Patient safety, according to Wikipedia, “…is a new healthcare discipline that emphasizes the reporting, analysis, and prevention of medical error that often leads to adverse healthcare events.” With the World Health Organization calling patient safety an “endemic concern”, it is little wonder this new discipline has been growing rapidly.
While a purely anecdotal observation, it appears the attention, effort and resources being brought to bear on improving patient safety far exceed what is being applied to employee safety.
Is med-mal driving patient safety reform?
The number of malpractice suits and the amount of damages paid out have most certainly had a lot of influence on the current state of affairs. (In 2012, the number of med-mal cases totalled 12,142 and payouts totalled $3.6 billion.)
And it definitely doesn’t help matters much when a doctor is sued for malpractice because a cow they own wanders into traffic and causes an accident! (See side bar story: Cow sued for malpractice… only in Texas!)
A big picture of employee injuries and costs
To get a sense of the size of the employee safety challenge, let’s consider these 2011 statistics from OSHA:
- U.S. hospitals recorded 6.8 work-related injuries and illnesses for every 100 full-time employees… making a hospital one of the most hazardous places to work
- U.S. hospitals recorded 58,860 work-related injuries and illnesses that caused employees to miss work.

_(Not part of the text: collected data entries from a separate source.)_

### design/flow/config.mk
export PLATFORM = sky130hd
export DESIGN_NAME = comparator4
export DESIGN_NICKNAME = comparator4
export VERILOG_FILES = /design/flow/design.v
export SDC_FILE = /design/flow/constraint.sdc
export NUM_CORES = 4
export LEC_CHECK = 1
export CORE_AREA = 10 10 70 70
export DIE_AREA = 0 0 80 80
### design/flow/constraint.sdc
current_design comparator4

set clk_period 2.0
set clk_io_pct 0.2

create_clock -name clk0 -period $clk_period

set non_clock_inputs [all_inputs -no_clocks]
set_input_delay [expr $clk_period * $clk_io_pct] -clock clk0 $non_clock_inputs
set_output_delay [expr $clk_period * $clk_io_pct] -clock clk0 [all_outputs]
### design/flow/design.v
module comparator4 (
    input  [3:0] A,
    input  [3:0] B,
    output       gt,
    output       lt,
    output       eq
);
    assign gt = (A > B);
    assign lt = (A == B);
    assign eq = (A == B);
endmodule
### design/flow/run.sh
#!/bin/bash
# OpenROAD 26Q1-2900-gdf79404cd8, Yosys 0.63+post, stock flow scripts
make -C /OpenROAD-flow-scripts/flow DESIGN_CONFIG=/design/flow/config.mk WORK_HOME=/design/flow/orfs finish
### run.sh
#!/bin/bash
# OpenROAD 26Q1-2900-gdf79404cd8, Yosys 0.63+post, stock flow scripts
make -C /OpenROAD-flow-scripts/flow DESIGN_CONFIG=/design/flow/config.mk WORK_HOME=/design/flow/orfs finish
### config.mk
export PLATFORM = sky130hd
export DESIGN_NAME = Data_Memory
export DESIGN_NICKNAME = Data_Memory
export VERILOG_FILES = /design/flow/design.v
export SDC_FILE = /design/flow/constraint.sdc
export NUM_CORES = 4
export LEC_CHECK = 1
export CORE_UTILIZATION = 40
export SYNTH_MEMORY_MAX_BITS = 65536
### constraint.sdc
current_design Data_Memory

set clk_period 56.5
set clk_io_pct 0.2

create_clock -name clk0 -period $clk_period [get_ports {clk}]

set non_clock_inputs [all_inputs -no_clocks]
set_input_delay [expr $clk_period * $clk_io_pct] -clock clk0 $non_clock_inputs
set_output_delay [expr $clk_period * $clk_io_pct] -clock clk0 [all_outputs]
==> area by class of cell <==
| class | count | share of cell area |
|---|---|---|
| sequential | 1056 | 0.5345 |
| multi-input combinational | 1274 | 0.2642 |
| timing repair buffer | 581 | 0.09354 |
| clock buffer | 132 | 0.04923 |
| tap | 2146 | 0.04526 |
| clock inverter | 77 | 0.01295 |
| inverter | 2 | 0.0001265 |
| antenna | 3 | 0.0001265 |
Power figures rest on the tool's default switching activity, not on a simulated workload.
File: ./run.sh
#!/bin/bash
# OpenROAD 26Q1-2900-gdf79404cd8, Yosys 0.63+post, stock flow scripts
make -C /OpenROAD-flow-scripts/flow DESIGN_CONFIG=/design/flow/config.mk WORK_HOME=/design/flow/orfs finish
File: ./config.mk
export PLATFORM = sky130hd
export DESIGN_NAME = small_async_fifo
export DESIGN_NICKNAME = small_async_fifo
export VERILOG_FILES = /design/flow/design.v
export SDC_FILE = /design/flow/constraint.sdc
export NUM_CORES = 4
export LEC_CHECK = 1
export CORE_UTILIZATION = 30
File: ./constraint.sdc
current_design small_async_fifo

set clk_period 4.4
set clk_io_pct 0.2

create_clock -name clk0 -period $clk_period [get_ports {rclk}]
create_clock -name clk1 -period $clk_period [get_ports {wclk}]

set non_clock_inputs [all_inputs -no_clocks]
set_input_delay [expr $clk_period * $clk_io_pct] -clock clk0 $non_clock_inputs
set_output_delay [expr $clk_period * $clk_io_pct] -clock clk0 [all_outputs]
File: ./design.v
module small_async_fifo
  #(
    parameter DSIZE = 8,
    parameter ASIZE = 3,
    parameter ALMOST_FULL_SIZE = 5,
    parameter ALMOST_EMPTY_SIZE = 3
    )
  (
   output wfull,
   output w_almost_full,
   input [DSIZE-1:0] wdata,
   input winc, wclk, wrst_n,
   output [DSIZE-1:0] rdata,
   output rempty,
   output r_almost_empty,
   input rinc, rclk, rrst_n
   );
   wire [ASIZE-1:0] waddr, raddr;
   wire [ASIZE:0]   wptr, rptr, wq2_rptr, rq2_wptr;
   sync_r2w #(ASIZE) sync_r2w (.wq2_rptr(wq2_rptr), .rptr(rptr),
		      .wclk(wclk), .wrst_n(wrst_n));
   sync_w2r #(ASIZE) sync_w2r (.rq2_wptr(rq2_wptr), .wptr(wptr),
		      .rclk(rclk), .rrst_n(rrst_n));
   fifo_mem #(DSIZE, ASIZE) fifo_mem
     (.rdata(rdata), .wdata(wdata),
      .waddr(waddr), .raddr(raddr),
      .wclken(winc), .wfull(wfull),
      .wclk(wclk));
   rptr_empty #(.ADDRSIZE(ASIZE), .ALMOST_EMPTY_SIZE(ALMOST_EMPTY_SIZE))
     rptr_empty
     (.rempty(rempty),
      .r_almost_empty(r_almost_empty),
      .raddr(raddr),
      .rptr(rptr),
      .rq2_wptr(rq2_wptr),
      .rinc(rinc),
      .rclk(rclk),
      .rrst_n(rrst_n));
   wptr_full #(.ADDRSIZE(ASIZE), .ALMOST_FULL_SIZE(ALMOST_FULL_SIZE))
     wptr_full
     (.wfull(wfull),
      .w_almost_full(w_almost_full),
      .waddr(waddr),
      .wptr(wptr),
      .wq2_rptr(wq2_rptr),
      .winc(winc),
      .wclk(wclk),
      .wrst_n(wrst_n));
endmodule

- In terms of lost-time case rates, it is more hazardous to work in a hospital than in construction or manufacturing
- 8 of 10 nurses say they frequently work with musculo-skeletal pain

Source: Bureau of Labor Statistics
If more incentive is needed, consider the costs. OSHA reports:
- $15,860 – $22,300 is the average workers’ compensation claim for a hospital injury between 2006 and 2011
- The average hospital experiences $0.78 in workers’ compensation losses for every $100 of payroll… an annual national total of $2 billion
- 24 percent of nurses and nursing assistants change shifts or take sick leave to recover from an unreported injury
- $27,000 to $103,000 is the estimated cost of replacing a nurse, including separation, recruiting, hiring, orientation, and training
- Some estimates also account for lost productivity while a replacement is hired and trained. Injuries and stress are common reasons why nurses leave the profession
Patients and employees are in it together
The fact is employees and patients fall victim to many of the same hazards. The most frequent form of employee injury is overexertion and the most frequent cause of overexertion is manual lifting of patients. Improper manual lifting puts patients at risk of falls, fractures, bruises, and skin tears. Additionally, fear or reluctance to move patients can lead to pressure ulcers.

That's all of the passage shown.